A contingent of astronomers led by Tomoharu Oka, a professor at Keio University in Japan, points to a unique gas cloud known as CO-0.40-0.22 located 200 light years from the center of the Milky Way. Mystery surrounds the gas cloud because of its wide velocity dispersion. In other words, CO-0.40-0.22 has an inherent broad range of speeds. Two telescopes were used, primarily the Nobeyama 45-m Telescope in Japan and the ASTE Telescope in Chile controlled by the National Astronomical Observatory of Japan.
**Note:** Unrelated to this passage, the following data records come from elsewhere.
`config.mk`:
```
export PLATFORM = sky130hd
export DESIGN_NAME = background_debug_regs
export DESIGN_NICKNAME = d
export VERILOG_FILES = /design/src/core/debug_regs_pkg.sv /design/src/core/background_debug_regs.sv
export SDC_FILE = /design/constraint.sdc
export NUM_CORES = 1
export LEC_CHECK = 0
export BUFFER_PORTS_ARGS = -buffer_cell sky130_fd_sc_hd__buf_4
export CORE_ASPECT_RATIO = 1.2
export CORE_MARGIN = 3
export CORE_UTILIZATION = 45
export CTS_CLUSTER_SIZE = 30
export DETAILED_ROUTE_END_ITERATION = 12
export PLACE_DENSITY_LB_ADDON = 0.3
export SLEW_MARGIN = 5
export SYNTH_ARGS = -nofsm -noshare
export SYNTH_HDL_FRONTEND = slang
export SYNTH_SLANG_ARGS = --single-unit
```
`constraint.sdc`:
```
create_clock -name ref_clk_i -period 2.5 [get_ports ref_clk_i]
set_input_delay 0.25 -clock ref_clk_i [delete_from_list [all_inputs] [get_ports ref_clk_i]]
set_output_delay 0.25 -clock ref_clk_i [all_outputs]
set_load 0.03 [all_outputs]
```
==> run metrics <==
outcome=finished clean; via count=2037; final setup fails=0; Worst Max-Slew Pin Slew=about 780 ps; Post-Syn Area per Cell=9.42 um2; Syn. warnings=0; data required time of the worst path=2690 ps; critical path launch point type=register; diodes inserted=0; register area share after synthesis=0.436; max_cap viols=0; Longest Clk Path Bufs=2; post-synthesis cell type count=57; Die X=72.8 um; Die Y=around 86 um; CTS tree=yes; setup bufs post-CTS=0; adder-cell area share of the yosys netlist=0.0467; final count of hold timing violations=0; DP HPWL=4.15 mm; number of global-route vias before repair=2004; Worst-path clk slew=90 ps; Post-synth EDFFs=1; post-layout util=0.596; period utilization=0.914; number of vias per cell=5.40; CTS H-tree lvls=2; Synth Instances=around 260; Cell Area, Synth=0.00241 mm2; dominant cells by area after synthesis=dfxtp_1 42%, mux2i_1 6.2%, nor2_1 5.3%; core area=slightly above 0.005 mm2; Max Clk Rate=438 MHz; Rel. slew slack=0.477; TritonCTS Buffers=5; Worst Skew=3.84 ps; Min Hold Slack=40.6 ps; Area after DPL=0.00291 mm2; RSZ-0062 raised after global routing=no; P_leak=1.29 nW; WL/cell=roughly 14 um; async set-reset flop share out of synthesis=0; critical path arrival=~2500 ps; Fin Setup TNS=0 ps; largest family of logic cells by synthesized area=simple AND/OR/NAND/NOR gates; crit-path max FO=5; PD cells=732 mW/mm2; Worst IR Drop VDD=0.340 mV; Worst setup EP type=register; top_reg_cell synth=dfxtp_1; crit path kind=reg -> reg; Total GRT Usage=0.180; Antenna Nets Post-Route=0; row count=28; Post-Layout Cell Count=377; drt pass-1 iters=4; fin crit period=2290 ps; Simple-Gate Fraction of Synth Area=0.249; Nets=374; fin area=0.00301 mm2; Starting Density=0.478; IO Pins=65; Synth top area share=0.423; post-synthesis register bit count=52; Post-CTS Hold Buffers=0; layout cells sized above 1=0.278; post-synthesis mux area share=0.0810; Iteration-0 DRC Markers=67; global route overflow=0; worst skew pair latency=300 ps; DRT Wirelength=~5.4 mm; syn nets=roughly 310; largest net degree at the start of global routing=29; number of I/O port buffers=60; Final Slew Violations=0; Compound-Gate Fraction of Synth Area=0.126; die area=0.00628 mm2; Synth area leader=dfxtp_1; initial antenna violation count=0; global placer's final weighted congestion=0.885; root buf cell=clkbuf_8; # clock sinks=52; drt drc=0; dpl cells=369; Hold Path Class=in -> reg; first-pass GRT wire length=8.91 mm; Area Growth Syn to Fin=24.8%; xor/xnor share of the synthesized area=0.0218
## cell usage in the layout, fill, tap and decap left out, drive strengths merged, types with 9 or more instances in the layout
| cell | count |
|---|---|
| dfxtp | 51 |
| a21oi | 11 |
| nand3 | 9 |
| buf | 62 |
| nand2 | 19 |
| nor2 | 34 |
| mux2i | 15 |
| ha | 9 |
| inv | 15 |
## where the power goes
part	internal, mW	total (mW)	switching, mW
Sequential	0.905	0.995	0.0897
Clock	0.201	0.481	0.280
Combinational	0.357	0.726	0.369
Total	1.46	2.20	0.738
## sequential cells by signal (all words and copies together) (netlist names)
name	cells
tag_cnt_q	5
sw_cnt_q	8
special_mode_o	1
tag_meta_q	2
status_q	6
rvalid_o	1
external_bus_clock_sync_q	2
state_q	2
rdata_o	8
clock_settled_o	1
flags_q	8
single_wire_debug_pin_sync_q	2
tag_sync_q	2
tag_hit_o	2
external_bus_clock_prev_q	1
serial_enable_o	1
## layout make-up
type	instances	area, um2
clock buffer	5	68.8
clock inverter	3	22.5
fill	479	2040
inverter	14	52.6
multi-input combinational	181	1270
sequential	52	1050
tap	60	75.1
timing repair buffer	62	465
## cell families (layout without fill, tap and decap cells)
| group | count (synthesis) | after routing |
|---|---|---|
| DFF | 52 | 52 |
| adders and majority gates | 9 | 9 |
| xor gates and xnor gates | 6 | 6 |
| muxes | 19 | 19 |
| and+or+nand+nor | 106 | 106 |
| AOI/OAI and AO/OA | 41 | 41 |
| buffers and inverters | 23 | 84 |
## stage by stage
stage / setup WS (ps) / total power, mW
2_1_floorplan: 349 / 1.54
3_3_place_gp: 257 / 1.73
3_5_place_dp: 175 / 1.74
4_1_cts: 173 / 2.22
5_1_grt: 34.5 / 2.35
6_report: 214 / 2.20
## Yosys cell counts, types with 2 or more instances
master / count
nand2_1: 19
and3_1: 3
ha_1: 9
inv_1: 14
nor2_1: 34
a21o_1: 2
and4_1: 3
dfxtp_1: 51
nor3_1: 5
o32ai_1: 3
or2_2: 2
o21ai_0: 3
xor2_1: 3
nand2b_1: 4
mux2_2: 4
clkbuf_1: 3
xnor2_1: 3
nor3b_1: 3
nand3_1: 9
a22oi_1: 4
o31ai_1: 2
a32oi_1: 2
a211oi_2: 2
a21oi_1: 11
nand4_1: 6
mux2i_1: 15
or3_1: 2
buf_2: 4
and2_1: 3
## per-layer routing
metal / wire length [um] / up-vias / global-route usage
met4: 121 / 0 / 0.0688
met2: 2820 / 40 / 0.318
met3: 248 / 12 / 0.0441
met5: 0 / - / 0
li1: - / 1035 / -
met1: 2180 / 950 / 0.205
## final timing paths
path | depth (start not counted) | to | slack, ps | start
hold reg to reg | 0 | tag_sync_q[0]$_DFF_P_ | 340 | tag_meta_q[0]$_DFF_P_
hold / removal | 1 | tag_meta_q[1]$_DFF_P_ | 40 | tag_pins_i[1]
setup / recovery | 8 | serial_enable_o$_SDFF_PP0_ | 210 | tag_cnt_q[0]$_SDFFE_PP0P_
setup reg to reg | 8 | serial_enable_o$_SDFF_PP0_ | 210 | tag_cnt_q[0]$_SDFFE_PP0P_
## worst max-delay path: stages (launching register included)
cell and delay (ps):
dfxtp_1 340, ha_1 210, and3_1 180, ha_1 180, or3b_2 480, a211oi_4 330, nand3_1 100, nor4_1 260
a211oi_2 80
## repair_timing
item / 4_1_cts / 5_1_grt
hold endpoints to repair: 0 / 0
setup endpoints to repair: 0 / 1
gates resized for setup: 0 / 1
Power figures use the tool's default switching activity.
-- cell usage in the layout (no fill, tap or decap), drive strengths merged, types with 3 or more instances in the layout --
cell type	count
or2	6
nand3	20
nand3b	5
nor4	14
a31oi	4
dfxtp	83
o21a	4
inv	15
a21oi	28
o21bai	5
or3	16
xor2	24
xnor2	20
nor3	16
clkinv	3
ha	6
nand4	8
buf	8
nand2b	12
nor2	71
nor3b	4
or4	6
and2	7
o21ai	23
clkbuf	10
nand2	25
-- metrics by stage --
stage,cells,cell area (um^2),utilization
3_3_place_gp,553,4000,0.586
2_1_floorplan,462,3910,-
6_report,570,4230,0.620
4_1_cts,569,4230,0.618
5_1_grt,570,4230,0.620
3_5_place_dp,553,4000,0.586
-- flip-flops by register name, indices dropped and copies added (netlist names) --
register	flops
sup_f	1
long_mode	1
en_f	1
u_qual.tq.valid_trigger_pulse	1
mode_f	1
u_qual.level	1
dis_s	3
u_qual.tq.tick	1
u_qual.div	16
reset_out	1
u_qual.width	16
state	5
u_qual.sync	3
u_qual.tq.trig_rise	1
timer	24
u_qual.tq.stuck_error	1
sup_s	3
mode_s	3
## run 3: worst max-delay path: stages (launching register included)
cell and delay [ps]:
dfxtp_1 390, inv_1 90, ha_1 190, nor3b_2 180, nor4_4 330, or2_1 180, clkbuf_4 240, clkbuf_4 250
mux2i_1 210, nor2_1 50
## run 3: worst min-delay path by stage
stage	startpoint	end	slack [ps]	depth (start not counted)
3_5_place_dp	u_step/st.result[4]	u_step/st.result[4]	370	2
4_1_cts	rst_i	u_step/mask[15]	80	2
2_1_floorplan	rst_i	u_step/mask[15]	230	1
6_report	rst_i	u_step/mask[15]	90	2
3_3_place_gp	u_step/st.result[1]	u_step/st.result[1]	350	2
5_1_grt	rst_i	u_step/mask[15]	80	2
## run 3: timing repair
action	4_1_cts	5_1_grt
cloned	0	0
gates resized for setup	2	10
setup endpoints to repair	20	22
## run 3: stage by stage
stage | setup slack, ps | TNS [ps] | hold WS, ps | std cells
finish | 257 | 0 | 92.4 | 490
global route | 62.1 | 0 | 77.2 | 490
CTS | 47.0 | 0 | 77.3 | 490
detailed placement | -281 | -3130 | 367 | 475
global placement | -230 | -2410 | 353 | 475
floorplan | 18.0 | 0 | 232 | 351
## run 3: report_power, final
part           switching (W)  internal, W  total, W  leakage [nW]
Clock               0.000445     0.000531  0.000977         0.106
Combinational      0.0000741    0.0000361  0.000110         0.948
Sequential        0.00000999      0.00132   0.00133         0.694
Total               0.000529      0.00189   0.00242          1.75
Scientists observed the gas cloud again to obtain 21 emission lines from 18 molecules. These results show that the cloud has an elliptical shape with the two speed components: a compact but low density aspect with a very wide velocity dispersion of 100 km/s, and a heavier component extending 10 light years with a narrow velocity dispersion. This means that there are no holes inside the cloud. In addition, X-ray and infrared inspections didn’t find any compact objects. This indicates that the velocity dispersion isn’t caused by a localized energy core, such as supernova explosions.
“Considering the fact that no compact objects are seen in X-ray or infrared observations,” said Oka, the lead author of the paper that appeared in the Astrophysical Journal Letters, adds “as far as we know, the best candidate for the compact massive object is a black hole.”
The findings also open the possibility in searching for black holes with radio telescopes. Recent observations concluded that are a number of wide-velocity-dispersion compact clouds similar to CO-0.40-0.22; these clouds might reveal black holes. Scientists propose there are 100 million black holes in the Milky Way Galaxy, but adjunct X-ray observations have only detected dozens as of yet. Most of the black holes surmised to exist may be too obscure to directly examine at any wavelength.
“Investigations of gas motion with radio telescopes may provide a complementary way to search for dark black holes” said Oka. “The on-going wide area survey observations of the Milky Way with the Nobeyama 45-m Telescope and high-resolution observations of nearby galaxies using the Atacama Large Millimeter/submillimeter Array (ALMA) have the potential to increase the number of black hole candidates dramatically.”